Se você tem uma filha morando nos Estados Unidos e não pode vê-la há mais de um ano, enfrentar uma quarentena de 14 dias no México para obter o direito de visitá-la não parece um pedágio tão caro assim a pagar.
Note-se a sutil diferença entre "não ver" e "não poder ver". Uma coisa é lidar com a distância quando ela é uma opção, uma escolha, uma decorrência de decisões conscientes de pessoas adultas em circunstâncias normais. Filhos viajam, ficam longe, é da vida. E esta mãe já está mais do que acostumada com curtas e longas conversas por Facetime. Não substituem abraços e cafunés, é verdade, mas dão conta de manter a proximidade afetiva em dia em qualquer canto do planeta (com boa conexão à Internet, evidentemente) onde uma ou outra decida se enfiar.
Coisa bem diferente é ser impedida, por um decreto da presidência dos Estados Unidos, de tomar um avião e ir visitá-la a qualquer momento, se me der na veneta, sem antes passar 14 dias fora do Brasil. A pandemia impediu muitas atitudes "de veneta" – e a esta altura de 2021 não preciso explicar a ninguém o efeito psicológico desse arresto sumário da espontaneidade das nossas vidas. (Aliás, essa dificuldade para conter o impulso de fazer coisas "de veneta", mesmo quando esse gesto significa proteger a própria vida e a dos outros, ajuda a explicar, em parte, as equipes médicas esgotadas e as UTIs lotadas de Porto Alegre. Mas essa já é outra conversa.)

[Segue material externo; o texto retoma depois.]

This is an optimization exercise on Yosys and OpenROAD, whose aim is small area, a short achievable clock period and few clock cycles per item, not a production implementation.
At most, simulation tests tie the RTL to the original design; equivalence was not proved.
Power and IR drop assume default switching activity.

Design fp_add_top, start of the top module:
module fp_add_top (
    input  logic        sys_clk,
    input  logic        sys_rst_n,
    input  logic [31:0] data1_in,
    input  logic [31:0] data2_in,
    input  logic        op,
    input  logic        trig,
    output logic [31:0] data_out,
    output logic        vld
);
For scale: about 2200 cells after synthesis, ~97 flip-flops, ~0.013 sq mm of cells after synthesis.
Settings: LEC_CHECK=0, ABC_AREA=1, CAP_MARGIN=20, CORE_MARGIN=2, CORE_UTILIZATION=40, SETUP_SLACK_MARGIN=1.7, SLEW_MARGIN=20; clock period 6.0 ns.
standard.sh (not shown) runs the stock make flow with config.mk's settings and CLKGATE_MAP_FILE= SYNTH_SCRIPT=/design/flow/synth_recipe.tcl, a recipe that flattens the netlist after the stock synthesis.
==> flow/flow/run.sh <==
#!/bin/bash
# Standard layout, with plain buffers on the ports instead of the delay
# cells the port buffering picks by default.
set -euo pipefail
bash standard.sh BUFFER_PORTS_ARGS="-buffer_cell sky130_fd_sc_hd__buf_1" SKIP_GATE_CLONING=1 finish > standard.log 2>&1
The first run completed without violations.
Testbench counts at the start, summed over its fixed seeds: cycles 16,000, items 8,000.
==> next run, changes <==
Settings changed: SETUP_SLACK_MARGIN 1.7 to 1.5.
Effect: Sequential share of layout area came out higher by 0.87 points. Final cell count came out lower by 1.7%. Cell area came out lower by 6.3%. Clock power came out higher by about 3%. Core utilization came out lower by 3.0 points.

* * *

Another version of the RTL of fp_add_top (not shown whole).
Size: roughly 2,300 cells after synthesis, about 99 flip-flops, about 100 I/O pins.
## fp_add_top
module fp_add_top (
    input  logic        sys_clk,
    input  logic        sys_rst_n,
    input  logic [31:0] data1_in,
    input  logic [31:0] data2_in,
    input  logic        op,
    input  logic        trig,
    output logic [31:0] data_out,
    output logic        vld
);
Settings: LEC_CHECK=0, ABC_AREA=1, CAP_MARGIN=20, CORE_MARGIN=2, CORE_UTILIZATION=65, SLEW_MARGIN=20; clock period 6.0 ns.
==> flow/flow/run.sh <==
#!/bin/bash
# Standard layout, with plain buffers on the ports instead of the delay
# cells the port buffering picks by default.
set -euo pipefail
bash standard.sh BUFFER_PORTS_ARGS="-buffer_cell sky130_fd_sc_hd__buf_1" finish > standard.log 2>&1
The baseline produced a clean layout.
Rerun with:
- CORE_UTILIZATION: 65 -> 40
- SETUP_SLACK_MARGIN: unset -> 0.3
Effect: Cell count went up by 5.5%. Global-route usage went down by 14 points. Worst setup slack gains 0.13 ns. Total power went down by 1.2%. Worst hold slack loses 0.018 ns.
No run of this note included a check of the RTL's function; only the layout flow was run.
Source: an optimization exercise on an open RTL-to-GDS flow (aim: small area, a short achievable clock period and few clock cycles per item). Production flows keep margins and buffers that such runs may drop.
Where RTL was checked, it was by simulation tests only, not by an equivalence proof against the original.

job 101:
## fmul_pipe
module fmul_pipe (
    input  logic        clk,
    input  logic        rst,
    input  logic        in_valid,
    output logic        in_ready,
    input  logic [31:0] in_a,
    input  logic [31:0] in_b,
    input  logic [1:0]  in_rm,
    input  logic [3:0]  in_tag,
    output logic        out_valid,
    input  logic        out_ready,
    output logic [31:0] out_res,
    output logic [4:0]  out_flags,
    output logic [3:0]  out_tag
);
clock: 36.0 ns
lec_check: 0
abc_area: 1
cap_margin: 20
core_margin: 2
core_utilization: 65
place_density: 0.85
slew_margin: 20
standard.sh (not shown) runs the stock make flow with config.mk's settings and CLKGATE_MAP_FILE= SYNTH_SCRIPT=/design/flow/synth_recipe.tcl, a recipe that flattens the netlist after the stock synthesis.
==> flow/flow/run.sh <==
#!/bin/bash
# Own layout flow: the standard ORFS flow (standard.sh, unchanged synthesis), with
#  - after synthesis, flow/polarity.py moves inverters off full-adder inputs where that
#    removes inverters (a full adder is self-dual; an XOR and an XNOR swap freely);
#    registers are not touched;
#  - the ports buffered by plain buffers instead of ORFS's default pick, a delay buffer:
#    buf_2, and then buf_1 on the inputs (flow/inbuf.tcl);
#  - clock tree synthesis without dummy loads;
set -euo pipefail
cd "$(dirname "$0")/.."
MARGIN=$(cat flow/margin.txt)
export BUFFER_PORTS_ARGS="-buffer_cell sky130_fd_sc_hd__buf_2"
export PRE_RESIZE_TCL="$PWD/flow/inbuf.tcl"
export SETUP_SLACK_MARGIN=$MARGIN
# Clock tree: larger sink clusters than the default, without dummy loads.
export CTS_ARGS="-sink_clustering_enable -sink_clustering_size 25 -sink_clustering_max_diameter 150 -repair_clock_nets -dont_use_dummy_load"
RES="$PWD/orfs/results/sky130hd/fmul_pipe/base"
bash standard.sh "$RES/1_2_yosys.v" > flow_synth.log 2>&1
cp "$RES/1_2_yosys.v" 1_2_yosys.orig.v
python3 flow/polarity.py 1_2_yosys.orig.v "$RES/1_2_yosys.v" > flow_polarity.log 2>&1
bash standard.sh SETUP_SLACK_MARGIN=$MARGIN finish > flow_make.log 2>&1
==> flow/flow/margin.txt <==
27.75
Other scripts of this flow, unchanged in this note and not shown: flow/flow/inbuf.tcl, flow/flow/polarity.py
Job 101 went all the way through the flow, and no timing, DRC or antenna check failed.
Testbench counts of job 101, summed over its fixed seeds: cycles 32,024, items 32,000.
Background: an optimization exercise with open tools, aiming at a short achievable clock period and few clock cycles. Do not read the settings as production practice. Function was checked by simulation only, so behaviour that the tests miss may differ from the original. Power and IR drop assume default switching activity.

==> run C: inputs <==
Design mipsPipe, start of the top module:
module mipsPipe (
    input  logic                     clk,
    input  logic                     reset,
    input  logic [32-1:0]   instrF,
    output logic [32-1:0]   pcF,
    output logic                     memWrite,
    output logic [32-1:0]   dataAdr,
    output logic [32-1:0]   writeData
);
    localparam int DW = 32;
    localparam int RW = 5;
    logic [DW-3:0] pcW;           
    logic [DW-3:0] pcPlus1F, targetF;
    logic [5:0]    opF, fnF;
    logic [RW-1:0] rsF, rtF, rdF, dstF;
    logic [15:0]   immF;
    logic          isRF, isAddiF, isLwF, isSwF, isBeqF;
    logic          useAF, useBF, wrF, predF, stallF;
    logic [DW-1:0] rd1F, rd2F;
    logic          wrE, ldE, stE, brE, predE;
    logic [RW-1:0] dstE;
    logic          selAME, selAWE, selBME, selBWE, immSelE;
    logic          opAddE, opSubE, opAndE, opOrE, opSltE;
    logic [DW-1:0] rd1E, rd2E, immE;
    logic [DW-3:0] altE;
    logic          mispE;
    logic          wrM, ldM, stM;
    logic [RW-1:0] dstM;
    logic [DW-1:0] aluOutM, writeDataM, readDataM, resultM, resultW;
    assign pcF = {pcW, 2'b00};
    assign opF  = instrF[31:26];
    assign rsF  = instrF[25:21];
    assign rtF  = instrF[20:16];
  ...
==> module dataMem, before the edit <==
module dataMem (
    input  logic                     clk,
    input  logic                     writeEnable,
    input  logic [$clog2(64)-1:0] wordIndex,
    input  logic [32-1:0]   writeData,
    output logic [32-1:0]   readData
);
    logic [32-1:0] mem [64];
    assign readData = mem[wordIndex];
    always_ff @(posedge clk) begin
        if (writeEnable) begin
            mem[wordIndex] <= writeData;
        end
    end
endmodule
==> module mipsPipe, before the edit <==
module mipsPipe (
    input  logic                     clk,
    input  logic                     reset,
    input  logic [32-1:0]   instrF,
    output logic [32-1:0]   pcF,
    output logic                     memWrite,
    output logic [32-1:0]   dataAdr,
    output logic [32-1:0]   writeData
);
    localparam int DW = 32;
    localparam int RW = 5;
    logic [DW-3:0] pcW;           
    logic [DW-3:0] pcPlus1F, targetF;
    logic [5:0]    opF, fnF;
    logic [RW-1:0] rsF, rtF, rdF, dstF;
    logic [15:0]   immF;
    logic          isRF, isAddiF, isLwF, isSwF, isBeqF;
    logic          useAF, useBF, wrF, predF, stallF;
    logic [DW-1:0] rd1F, rd2F;
    logic          wrE, ldE, stE, brE, predE;
    logic [RW-1:0] dstE;
    logic          selAME, selAWE, selBME, selBWE, immSelE;
    logic          opAddE, opSubE, opAndE, opOrE, opSltE;
    logic [DW-1:0] rd1E, rd2E, immE;
    logic [DW-3:0] altE;
    logic          mispE;
    logic          wrM, ldM, stM;
    logic [RW-1:0] dstM;
    logic [DW-1:0] aluOutM, writeDataM, readDataM, resultM, resultW;
    assign pcF = {pcW, 2'b00};
    assign opF  = instrF[31:26];
    assign rsF  = instrF[25:21];
    assign rtF  = instrF[20:16];
    assign rdF  = instrF[15:11];
    assign fnF  = instrF[5:0];
    assign immF = instrF[15:0];
    assign isRF    = (opF == 6'b000000);
    assign isAddiF = (opF == 6'b001000);
    assign isLwF   = (opF == 6'b100011);
    assign isSwF   = (opF == 6'b101011);
    assign isBeqF  = (opF == 6'b000100);
    assign dstF  = isRF ? rdF : rtF;
    assign wrF   = (isRF | isAddiF | isLwF) && (dstF != '0);
    assign useAF = isRF | isAddiF | isLwF | isSwF | isBeqF;
    assign useBF = isRF | isSwF | isBeqF;
    assign stallF = ldE && ((useAF && rsF == dstE) || (useBF && rtF == dstE));
    assign predF    = isBeqF && (rsF == rtF || immF[15]);
    assign pcPlus1F = pcW + 1'b1;
    assign targetF  = pcPlus1F + {{(DW-18){immF[15]}}, immF};
    always_ff @(posedge clk or posedge reset) begin
        if (reset) begin
            pcW <= '0;
        end else if (mispE) begin
            pcW <= altE;
        end else if (!stallF) begin
            pcW <= predF ? targetF : pcPlus1F;
        end
    end
    regFile regFileInst (
        .clk         (clk),
        .writeEnable (wrM),
        .readAddr1   (rsF),
        .readAddr2   (rtF),
        .writeAddr   (dstM),
        .writeData   (resultM),
        .readData1   (rd1F),
        .readData2   (rd2F)
    );
    logic issueF;
    assign issueF = !mispE && !stallF;
    always_ff @(posedge clk or posedge reset) begin
        if (reset) begin
            wrE  <= 1'b0;
            ldE  <= 1'b0;
            stE  <= 1'b0;
            brE  <= 1'b0;
        end else begin
            wrE  <= issueF & wrF;
            ldE  <= issueF & wrF & isLwF;
            stE  <= issueF & isSwF;
            brE  <= issueF & isBeqF;
        end
    end
    always_ff @(posedge clk) begin
        predE   <= predF;
        dstE    <= dstF;
        altE    <= predF ? pcPlus1F : targetF;
        selAME  <= wrE && dstE == rsF;
        selAWE  <= !(wrE && dstE == rsF) && wrM && dstM == rsF;
        selBME  <= wrE && dstE == rtF;
        selBWE  <= !(wrE && dstE == rtF) && wrM && dstM == rtF;
        immSelE <= !isRF;
        opSubE  <= isRF && fnF == 6'b100010;
        opAndE  <= isRF && fnF == 6'b100100;
        opOrE   <= isRF && fnF == 6'b100101;
        opSltE  <= isRF && fnF == 6'b101010;
        opAddE  <= !(isRF && (fnF == 6'b100010 || fnF == 6'b100100 ||
                              fnF == 6'b100101 || fnF == 6'b101010));
        rd1E    <= rd1F;
        rd2E    <= rd2F;
        immE    <= {{(DW-16){immF[15]}}, immF};
    end
    logic [DW-1:0] srcAE, fwdBE, srcBE, sumE, diffE, aluOutE;
    logic          borrowE, eqE;
    always_comb begin
        srcAE = selAME ? aluOutM : selAWE ? resultW : rd1E;
        fwdBE = selBME ? aluOutM : selBWE ? resultW : rd2E;
    end
    assign srcBE = immSelE ? immE : fwdBE;
    assign sumE  = srcAE + srcBE;
    assign {borrowE, diffE} = {1'b0, srcAE} - {1'b0, srcBE};
    assign eqE   = (srcAE == fwdBE);
    always_comb begin
        aluOutE = ({DW{opAddE}} & sumE)
                | ({DW{opSubE}} & diffE)
                | ({DW{opAndE}} & (srcAE & srcBE))
                | ({DW{opOrE}}  & (srcAE | srcBE))
                | ({DW{opSltE}} & {{(DW-1){1'b0}}, borrowE});
    end
    assign mispE = brE && (eqE != predE);
    always_ff @(posedge clk or posedge reset) begin
        if (reset) begin
            wrM <= 1'b0;
            ldM <= 1'b0;
            stM <= 1'b0;
        end else begin
            wrM <= wrE;
            ldM <= ldE;
            stM <= stE;
        end
    end
    always_ff @(posedge clk) begin
        dstM       <= dstE;
        aluOutM    <= aluOutE;
        writeDataM <= fwdBE;
    end
    assign memWrite  = stM;
    assign dataAdr   = aluOutM;
    assign writeData = writeDataM;
    dataMem dataMemInst (
        .clk         (clk),
        .writeEnable (stM),
        .wordIndex   (aluOutM[$clog2(64)+1:2]),
        .writeData   (writeDataM),
        .readData    (readDataM)
    );
    assign resultM = ldM ? readDataM : aluOutM;
    always_ff @(posedge clk) begin
        resultW <= resultM;
    end
endmodule
export LEC_CHECK = 0
export ABC_CLOCK_PERIOD_IN_PS = 3000
export CAP_MARGIN = 20
export CORE_MARGIN = 2
export CORE_UTILIZATION = 40
export SETUP_SLACK_MARGIN = 5
export SLEW_MARGIN = 20
export TNS_END_PERCENT = 100
create_clock -name core_clock -period 8.0 [get_ports {clk}]
run.sh (not shown) runs the stock make flow with config.mk's settings and CLKGATE_MAP_FILE= SYNTH_SCRIPT=/design/flow/synth_recipe.tcl, a recipe that flattens the netlist after the stock synthesis.
==> inputs of run E, as changes to run C <==
--- a/flow/design.v
+++ b/flow/design.v
@@ -50,5 +50,5 @@
 module dataMem (
     input  logic                     clk,
-    input  logic                     writeEnable,
+    input  logic [64-1:0]  writeEnable,    
     input  logic [$clog2(64)-1:0] wordIndex,
     input  logic [32-1:0]   writeData,
@@ -58,8 +58,40 @@
     assign readData = mem[wordIndex];
     always_ff @(posedge clk) begin
-        if (writeEnable) begin
-            mem[wordIndex] <= writeData;
-        end
-    end
+        for (int k = 0; k < 64; k++) begin
+            if (writeEnable[k]) begin
+                mem[k] <= writeData;
+            end
+        end
+    end
+endmodule
+`timescale 1ns/1ps
+module fastAdd #(
+    parameter int W = 32
+) (
+    input  logic [W-1:0] a,
+    input  logic [W-1:0] b,
+    input  logic [W-1:0] aC,
+    input  logic [W-1:0] bC,
+    input  logic         cin,
+    output logic [W-1:0] sum,
+    output logic         cout
+);
+    localparam int L = $clog2(W);
+    logic [L:0][W-1:0] g, p;
+    assign g[0] = (aC & bC) | {{(W-1){1'b0}}, (aC[0] | bC[0]) & cin};
+    assign p[0] = aC | bC;
+    for (genvar l = 1; l <= L; l++) begin : gLevel
+        for (genvar i = 0; i < W; i++) begin : gBit
+            if (i >= (1 << (l - 1))) begin : gCombine
+                assign g[l][i] = g[l-1][i] | (p[l-1][i] & g[l-1][i - (1 << (l - 1))]);
+                assign p[l][i] = p[l-1][i] & p[l-1][i - (1 << (l - 1))];
+            end else begin : gPass
+                assign g[l][i] = g[l-1][i];
+                assign p[l][i] = p[l-1][i];
+            end
+        end
+    end
+    assign sum  = a ^ b ^ {g[L][W-2:0], cin};
+    assign cout = g[L][W-1];
 endmodule
 `timescale 1ns/1ps
@@ -75,5 +107,7 @@
     localparam int DW = 32;
     localparam int RW = 5;
+    localparam int IW = $clog2(64);
     logic [DW-3:0] pcW;           
+    logic [DW-3:0] pcCopyW;
     logic [DW-3:0] pcPlus1F, targetF;
     logic [5:0]    opF, fnF;
@@ -85,5 +119,5 @@
     logic          wrE, ldE, stE, brE, predE;
     logic [RW-1:0] dstE;
-    logic          selAME, selAWE, selBME, selBWE, immSelE;
+    logic          selAME, selAWE, selARE, selBME, selBWE, selBRE, immSelE;
     logic          opAddE, opSubE, opAndE, opOrE, opSltE;
     logic [DW-1:0] rd1E, rd2E, immE;
@@ -112,5 +146,13 @@
     assign predF    = isBeqF && (rsF == rtF || immF[15]);
     assign pcPlus1F = pcW + 1'b1;
-    assign targetF  = pcPlus1F + {{(DW-18){immF[15]}}, immF};
+    fastAdd #(.W(DW-2)) targetAdd (
+        .a    (pcW),
+        .b    ({{(DW-18){immF[15]}}, immF}),
+        .aC   (pcCopyW),
+        .bC   ({{(DW-18){immF[15]}}, immF}),
+        .cin  (1'b1),
+        .sum  (targetF),
+        .cout ()
+    );
     always_ff @(posedge clk or posedge reset) begin
         if (reset) begin
@@ -120,4 +162,13 @@
         end else if (!stallF) begin
             pcW <= predF ? targetF : pcPlus1F;
+        end
+    end
+    always_ff @(posedge clk) begin
+        if (reset) begin
+            pcCopyW <= '0;
+        end else if (mispE) begin
+            pcCopyW <= altE;
+        end else if (!stallF) begin
+            pcCopyW <= predF ? targetF : pcPlus1F;
         end
     end
@@ -155,4 +206,6 @@
         selBME  <= wrE && dstE == rtF;
         selBWE  <= !(wrE && dstE == rtF) && wrM && dstM == rtF;
+        selARE  <= !(wrE && dstE == rsF) && !(wrM && dstM == rsF);
+        selBRE  <= !(wrE && dstE == rtF) && !(wrM && dstM == rtF);
         immSelE <= !isRF;
         opSubE  <= isRF && fnF == 6'b100010;
@@ -166,21 +219,54 @@
         immE    <= {{(DW-16){immF[15]}}, immF};
     end
-    logic [DW-1:0] srcAE, fwdBE, srcBE, sumE, diffE, aluOutE;
-    logic          borrowE, eqE;
+    logic [DW-1:0] srcAE, fwdBE, srcBE, srcACE, fwdBCE, srcBCE;
+    logic [DW-1:0] sumE, diffE, aluOutE;
+    logic          borrowE, carryE, eqE;
     always_comb begin
-        srcAE = selAME ? aluOutM : selAWE ? resultW : rd1E;
-        fwdBE = selBME ? aluOutM : selBWE ? resultW : rd2E;
-    end
-    assign srcBE = immSelE ? immE : fwdBE;
-    assign sumE  = srcAE + srcBE;
-    assign {borrowE, diffE} = {1'b0, srcAE} - {1'b0, srcBE};
-    assign eqE   = (srcAE == fwdBE);
+        srcAE  = selAME ? aluOutM : selAWE ? resultW : rd1E;
+        fwdBE  = selBME ? aluOutM : selBWE ? resultW : rd2E;
+        srcACE = ({DW{selAME}} & aluOutM) | ({DW{selAWE}} & resultW) | ({DW{selARE}} & rd1E);
+        fwdBCE = ({DW{selBME}} & aluOutM) | ({DW{selBWE}} & resultW) | ({DW{selBRE}} & rd2E);
+    end
+    assign srcBE  = immSelE ? immE : fwdBE;
+    assign srcBCE = ({DW{immSelE}} & immE) | ({DW{!immSelE}} & fwdBCE);
+    assign eqE    = (srcAE == fwdBE);
+    fastAdd #(.W(DW)) sumAdd (
+        .a    (srcAE),
+        .b    (srcBE),
+        .aC   (srcACE),
+        .bC   (srcBCE),
+        .cin  (1'b0),
+        .sum  (sumE),
+        .cout ()
+    );
+    fastAdd #(.W(DW)) diffAdd (
+        .a    (srcAE),
+        .b    (~fwdBE),
+        .aC   (srcACE),
+        .bC   (~fwdBCE),
+        .cin  (1'b1),
+        .sum  (diffE),
+        .cout (carryE)
+    );
+    assign borrowE = ~carryE;    
     always_comb begin
         aluOutE = ({DW{opAddE}} & sumE)
                 | ({DW{opSubE}} & diffE)
-                | ({DW{opAndE}} & (srcAE & srcBE))
-                | ({DW{opOrE}}  & (srcAE | srcBE))
+                | ({DW{opAndE}} & (srcACE & srcBCE))
+                | ({DW{opOrE}}  & (srcACE | srcBCE))
                 | ({DW{opSltE}} & {{(DW-1){1'b0}}, borrowE});
     end
+    logic [7:0] addrLowE;
+    logic [IW-1:0] idxM;
+    logic [64-1:0] weM;
+    fastAdd #(.W(8)) addrAdd (
+        .a    (srcAE[7:0]),
+        .b    (srcBE[7:0]),
+        .aC   (srcACE[7:0]),
+        .bC   (srcBCE[7:0]),
+        .cin  (1'b0),
+        .sum  (addrLowE),
+        .cout ()
+    );
     assign mispE = brE && (eqE != predE);
     always_ff @(posedge clk or posedge reset) begin
@@ -199,4 +285,8 @@
         aluOutM    <= aluOutE;
         writeDataM <= fwdBE;
+        idxM       <= addrLowE[IW+1:2];
+        for (int k = 0; k < 64; k++) begin
+            weM[k] <= stE && addrLowE[IW+1:2] == k[IW-1:0];
+        end
     end
     assign memWrite  = stM;
@@ -205,6 +295,6 @@
     dataMem dataMemInst (
         .clk         (clk),
-        .writeEnable (stM),
-        .wordIndex   (aluOutM[$clog2(64)+1:2]),
+        .writeEnable (weM & {64{stM}}),
+        .wordIndex   (idxM),
         .writeData   (writeDataM),
         .readData    (readDataM)
==> results.txt <==
                                                                                                       run C                    run E
Outcome                                                                              complete, no violations  complete, no violations
Maximum fanout along the worst path                                                                        5                        7
Termination of the worst setup path                                                              aluOutM[31]  regFileInst.regs[1][17]
Initial core utilization                                                                               0.402                    0.402
Clock transition time at the flip-flop clock pins of the worst setup and hold paths                    70 ps                    60 ps
Power drawn by the clock network                                                                     15.9 mW                  16.2 mW
Seq group                                                                                            20.5 mW                  21.1 mW
Switching power                                                                                      17.3 mW                  15.5 mW
Critical register-to-register path startpoint                                                         selBWE                  idxM[5]
Buffer share of cell area                                                                              0.107                    0.118
Clock network fraction of total power                                                                  0.297                    0.320
WHS Endpoint                                                                                             stM                  dstM[3]
Tightest Pin Transition                                                                              1330 ps                  1420 ps
Total of warnings raised by yosys                                                                          3                        4
Sequential cells                                                                                        3304                     3405
Testbench counts of run C, summed over its fixed seeds: cycles 62,712.
Testbench counts of run E, summed over its fixed seeds: cycles 62,712.

[afterwards: timing with drivers on the ports]
Ports are ideal in the flow. The routed layouts listed here were re-timed in OpenROAD.
Step 1, drivers: a clkbuf_16 drives clk and a buf_2 each remaining input, both assumed.
Step 2 also shifts input and output timing later by t, the mid clock arrival at the registers, as if the neighbouring blocks saw the same clock.
a / b / c = ideal / step 1 / step 2; a / b = the first two.
run | t (ns) | setup WS [ns] | worst setup path after step 2
run C | 1.008 | 3.975 / 3.975 / 3.363 | input to register
run E | 1.101 | 3.946 / 3.946 / 3.383 | input to register
After both steps setup and hold are still met in every run listed. The setup slack of run C, which loses most, moves by 0.000 ns with the drivers and by -0.612 ns with both steps.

Então cá estou eu, em Playa del Carmen, ao sul de Cancún, onde o sol nunca se esconde por muito tempo e o verde do mar rende fotos lindas para o Instagram. E ainda assim, preciso confessar, achando tudo meio chato e sem graça – até os Mojitos.
Em meio a tantas experiências trágicas e dolorosas, as viagens compulsórias e as separações temporárias de familiares talvez mereçam menos do que um pé de página nas futuras descrições dessa realidade distópica chamada pandemia, mas se algum historiador do futuro estiver lendo estas anotações, gostaria de deixar registrado: nem mesmo o Paraíso (neste caso, o Purgatório) parece tão bom assim se você foi parar lá por conta de um decreto da presidência dos Estados Unidos.